Scientists at South Dakota State University (SDSU) are working with new materials they say can be used to make devices to convert sunlight to electricity cheaper and more efficiently. Assistant professor Qiquan Qiao in SDSU's Department of Electrical Engineering and Computer Science said so-called organic photovoltaics, or OPVs, are less expensive to produce than traditional devices for harvesting solar energy.
The new technology is sometimes referred to as "molecular electronics" or "organic electronics" - "organic" because it relies on carbon-based polymers and molecules as semiconductors, rather than inorganic semiconductors such as silicon. Organic photovoltaics comprise thin films of semiconducting organic compounds that can absorb photons of solar energy. Typically an organic polymer, or a long, flexible chain of carbon-based material is used as a substrate on which semiconducting materials are applied as a solution, using a technique similar to inkjet printing.

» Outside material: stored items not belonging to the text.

## src/shared/ubrg_pkg.sv

```systemverilog
// Shared constants and types for the serial port baud rate generator.
package ubrg_pkg;

  // ---------------------------------------------------------------
  // Widths and division constants
  // ---------------------------------------------------------------
  localparam int unsigned CD_W         = 16;
  localparam int unsigned PRESCALE_DIV = 8;
  localparam int unsigned OVS_W        = 4;
  localparam logic [3:0]  OVS_LAST_X16 = 4'hF;
  localparam logic [3:0]  OVS_LAST_X8  = 4'h7;
  localparam logic [15:0] CD_OFF       = 16'h0000;
  localparam logic [15:0] CD_BYPASS    = 16'h0001;
  localparam logic [15:0] CD_STEP      = 16'h0001;

  // ---------------------------------------------------------------
  // Serial clock ceiling in peripheral interface mode
  // ---------------------------------------------------------------
  localparam int unsigned SPI_MIN_CYC  = 4;
  localparam int unsigned GAP_W        = 3;
  localparam logic [2:0]  GAP_READY    = 3'(SPI_MIN_CYC - 1);
  localparam logic [2:0]  GAP_STEP     = 3'h1;
  localparam logic [2:0]  GAP_RESET    = 3'h0;

  // ---------------------------------------------------------------
  // Clock source selection and operating mode
  // ---------------------------------------------------------------
  typedef enum logic [1:0] {
    UBRG_SRC_MCK = 2'b00,
    UBRG_SRC_DIV = 2'b01,
    UBRG_SRC_RSV = 2'b10,
    UBRG_SRC_EXT = 2'b11
  } ubrg_src_t;

  typedef enum logic [1:0] {
    UBRG_MODE_ASYNC = 2'b00,
    UBRG_MODE_SYNC  = 2'b01,
    UBRG_MODE_SPI   = 2'b10,
    UBRG_MODE_RSV   = 2'b11
  } ubrg_mode_t;

  // Contents of the serial mode register and baud divider register.
  typedef struct packed {
    ubrg_src_t         clock_source_select;
    ubrg_mode_t        mode;
    logic              over;
    logic [CD_W-1:0]   divide_count;
  } ubrg_cfg_t;

  localparam ubrg_cfg_t CFG_RESET = '{
    clock_source_select: UBRG_SRC_MCK,
    mode:                UBRG_MODE_ASYNC,
    over:                1'b0,
    divide_count:        CD_OFF
  };

endpackage

```

## src/verilog/ubrg_core.sv

```systemverilog
// Baud rate generator: source select, divide count and oversampling stages.
module ubrg_core #(
  parameter int unsigned PRESCALE = ubrg_pkg::PRESCALE_DIV
) (
  input  wire logic               i_clk,
  input  wire logic               i_resetn,
  input  wire logic               i_pclk_en,
  input  wire logic               i_cfg_wr,
  input  wire ubrg_pkg::ubrg_cfg_t i_cfg,
  input  wire logic               i_sck_pin,
  output logic                    o_baud_tick,
  output logic                    o_sample_tick,
  output logic                    o_active,
  output logic                    o_bypass
);

  // ---------------------------------------------------------------
  // Helpers
  // ---------------------------------------------------------------
  localparam int unsigned PRE_W = (PRESCALE > 1) ? $clog2(PRESCALE) : 1;
  localparam logic [PRE_W-1:0] PRE_LAST = PRE_W'(PRESCALE - 1);
  localparam logic [PRE_W-1:0] PRE_STEP = PRE_W'(1);
  localparam logic [PRE_W-1:0] PRE_ZERO = '0;
  localparam logic [ubrg_pkg::OVS_W-1:0] OVS_STEP = ubrg_pkg::OVS_W'(1);
  localparam logic [ubrg_pkg::OVS_W-1:0] OVS_ZERO = '0;

  // Wraps a pulse counter; a limit lowered under the count wraps at once.
  function automatic logic at_last(input logic [15:0] cnt,
                                   input logic [15:0] last);
    at_last = (cnt >= last);
  endfunction

  // ---------------------------------------------------------------
  // Configuration holding
  // ---------------------------------------------------------------
  ubrg_pkg::ubrg_cfg_t cfg_r;

  // Writes bypass gating.
  // The peripheral clock enable is deliberately not consulted here so
  // that setup can complete before the enable is switched on.
  always_ff @(posedge i_clk or negedge i_resetn) begin
    if (!i_resetn) begin
      cfg_r <= ubrg_pkg::CFG_RESET;
    end else if (i_cfg_wr) begin
      cfg_r <= i_cfg;
    end
  end

  logic        is_async;
  logic        is_spi;
  logic        ext_direct;
  logic [15:0] cd;

  assign cd       = cfg_r.divide_count;
  assign is_async = (cfg_r.mode == ubrg_pkg::UBRG_MODE_ASYNC);
  assign is_spi   = (cfg_r.mode == ubrg_pkg::UBRG_MODE_SPI);

  assign ext_direct = !is_async
                   && (cfg_r.clock_source_select == ubrg_pkg::UBRG_SRC_EXT);

  // ---------------------------------------------------------------
  // Serial clock pin synchroniser
  // ---------------------------------------------------------------
  logic sck_meta_r;
  logic sck_sync_r;
  logic sck_prev_r;
  logic ext_rise;

  always_ff @(posedge i_clk or negedge i_resetn) begin
    if (!i_resetn) begin
      sck_meta_r <= 1'b0;
      sck_sync_r <= 1'b0;
    end else begin
      sck_meta_r <= i_sck_pin;
      sck_sync_r <= sck_meta_r;
    end
  end

  // Edge history frozen.
  // The previous level only moves while enabled, so an edge seen while
  // stopped is taken on resume rather than lost or doubled.
  always_ff @(posedge i_clk or negedge i_resetn) begin
    if (!i_resetn) begin
      sck_prev_r <= 1'b0;
    end else if (i_pclk_en) begin
      sck_prev_r <= sck_sync_r;
    end
  end

  // Phase width reliance.
  // Detection depends on each pin phase covering a full system period;
  // shorter phases may be missed by the two-stage synchroniser.
  assign ext_rise = i_pclk_en && sck_sync_r && !sck_prev_r;

  // ---------------------------------------------------------------
  // Fixed prescaler
  // ---------------------------------------------------------------
  logic [PRE_W-1:0] pre_cnt_r;
  logic             pre_tick;

  // The prescaler runs free while enabled, so the first divided pulse after
  // selecting it may come early; every later period is whole.
  assign pre_tick = i_pclk_en && (pre_cnt_r == PRE_LAST);

  always_ff @(posedge i_clk or negedge i_resetn) begin
    if (!i_resetn) begin
      pre_cnt_r <= PRE_ZERO;
    end else if (i_pclk_en) begin
      if (pre_cnt_r == PRE_LAST) begin
        pre_cnt_r <= PRE_ZERO;
      end else begin
        pre_cnt_r <= pre_cnt_r + PRE_STEP;
      end
    end
  end

  // ---------------------------------------------------------------
  // Source selection
  // ---------------------------------------------------------------
  logic src_tick;

  // Source code 2 is reserved and yields no pulses, so a stray write to it
  // stalls the link quietly instead of running it at an unexpected rate.
  // Source select.
  always_comb begin
    case (cfg_r.clock_source_select)
      ubrg_pkg::UBRG_SRC_MCK: begin
        src_tick = i_pclk_en;
      end
      ubrg_pkg::UBRG_SRC_DIV: begin
        src_tick = pre_tick;
      end
      ubrg_pkg::UBRG_SRC_EXT: begin
        src_tick = ext_rise;
      end
      default: begin
        src_tick = 1'b0;
      end
    endcase
  end

  // ---------------------------------------------------------------
  // Divide count stage
  // ---------------------------------------------------------------
  logic [15:0] cd_cnt_r;
  logic        div_tick;

  always_comb begin
    if (cd == ubrg_pkg::CD_OFF) begin
      div_tick = 1'b0;
    end else if (cd == ubrg_pkg::CD_BYPASS) begin
      div_tick = src_tick;
    end else begin
      div_tick = src_tick && at_last(cd_cnt_r, cd - ubrg_pkg::CD_STEP);
    end
  end

  // Programmable count.
  // The counter idles at zero while bypassed or off, so the first period
  // after a later count is programmed is always whole.
  always_ff @(posedge i_clk or negedge i_resetn) begin
    if (!i_resetn) begin
      cd_cnt_r <= ubrg_pkg::CD_OFF;
    end else if (cd == ubrg_pkg::CD_OFF || cd == ubrg_pkg::CD_BYPASS) begin
      cd_cnt_r <= ubrg_pkg::CD_OFF;
    end else if (src_tick) begin
      if (at_last(cd_cnt_r, cd - ubrg_pkg::CD_STEP)) begin
        cd_cnt_r <= ubrg_pkg::CD_OFF;
      end else begin
        cd_cnt_r <= cd_cnt_r + ubrg_pkg::CD_STEP;
      end
    end
  end

  // ---------------------------------------------------------------
  // Oversampling stage
  // ---------------------------------------------------------------
  logic [ubrg_pkg::OVS_W-1:0] ovs_cnt_r;
  logic [ubrg_pkg::OVS_W-1:0] ovs_last;
  logic                       ovs_wrap;

  // A switch from 16x to 8x can leave the counter above the new limit; the
  // compare wraps it at the next sampling pulse rather than at the top.
  // Oversample rate.
  assign ovs_last = cfg_r.over ? ubrg_pkg::OVS_LAST_X8 : ubrg_pkg::OVS_LAST_X16;
  assign ovs_wrap = at_last(16'(ovs_cnt_r), 16'(ovs_last));

  always_ff @(posedge i_clk or negedge i_resetn) begin
    if (!i_resetn) begin
      ovs_cnt_r <= OVS_ZERO;
    end else if (!is_async) begin
      ovs_cnt_r <= OVS_ZERO;
    end else if (div_tick) begin
      if (ovs_wrap) begin
        ovs_cnt_r <= OVS_ZERO;
      end else begin
        ovs_cnt_r <= ovs_cnt_r + OVS_STEP;
      end
    end
  end

  // ---------------------------------------------------------------
  // Bit-period selection
  // ---------------------------------------------------------------
  logic baud_raw;

  always_comb begin
    if (is_async) begin
      baud_raw = div_tick && ovs_wrap;
    end else if (ext_direct) begin
      baud_raw = src_tick;
    end else begin
      baud_raw = div_tick;
    end
  end

  // ---------------------------------------------------------------
  // Peripheral interface rate ceiling
  // ---------------------------------------------------------------
  logic [ubrg_pkg::GAP_W-1:0] gap_cnt_r;
  logic                       gap_ok;
  logic                       baud_ok;

  // Quarter-rate ceiling.
  // A too-fast setting loses ticks instead of overrunning the link; the
  // remaining ticks then come slower than programmed, so software must still program
  // a legal count.
  assign gap_ok  = !is_spi || (gap_cnt_r == ubrg_pkg::GAP_READY);
  assign baud_ok = baud_raw && gap_ok;

  always_ff @(posedge i_clk or negedge i_resetn) begin
    if (!i_resetn) begin
      gap_cnt_r <= ubrg_pkg::GAP_READY;
    end else if (i_pclk_en) begin
      if (baud_ok) begin
        gap_cnt_r <= ubrg_pkg::GAP_RESET;
      end else if (gap_cnt_r != ubrg_pkg::GAP_READY) begin
        gap_cnt_r <= gap_cnt_r + ubrg_pkg::GAP_STEP;
      end
    end
  end

  // ---------------------------------------------------------------
  // Registered outputs
  // ---------------------------------------------------------------
  // Every output is registered, so a user sees each tick one cycle after
  // the stage that made it; both directions see the same delay.
  // Shared bit tick.
  always_ff @(posedge i_clk or negedge i_resetn) begin
    if (!i_resetn) begin
      o_baud_tick <= 1'b0;
    end else begin
      o_baud_tick <= baud_ok;
    end
  end

  always_ff @(posedge i_clk or negedge i_resetn) begin
    if (!i_resetn) begin
      o_sample_tick <= 1'b0;
    end else begin
      o_sample_tick <= is_async && div_tick;
    end
  end

  always_ff @(posedge i_clk or negedge i_resetn) begin
    if (!i_resetn) begin
      o_active <= 1'b0;
      o_bypass <= 1'b0;
    end else begin
      o_active <= ext_direct || (cd != ubrg_pkg::CD_OFF);
      o_bypass <= !ext_direct && (cd == ubrg_pkg::CD_BYPASS);
    end
  end

endmodule // ubrg_core

```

According to Qiao, the research at SDSU focuses on new materials with variable band gaps. The band gap determines how much solar energy the photovoltaic device can absorb and convert into electricity. SDSU's scientists plan to use the variable band gap polymers to build what are called multi-junction polymer solar cells or photovoltaics. These devices use multiple layers of polymer/fullerene films "tuned" to absorb different spectral regions of solar energy. Ideally, photons that are not absorbed by the first film layer pass through to be absorbed by the following layers. This means the devices can harvest photons from ultraviolet to visible to infrared, efficiently converting the full spectrum of solar energy to electricity.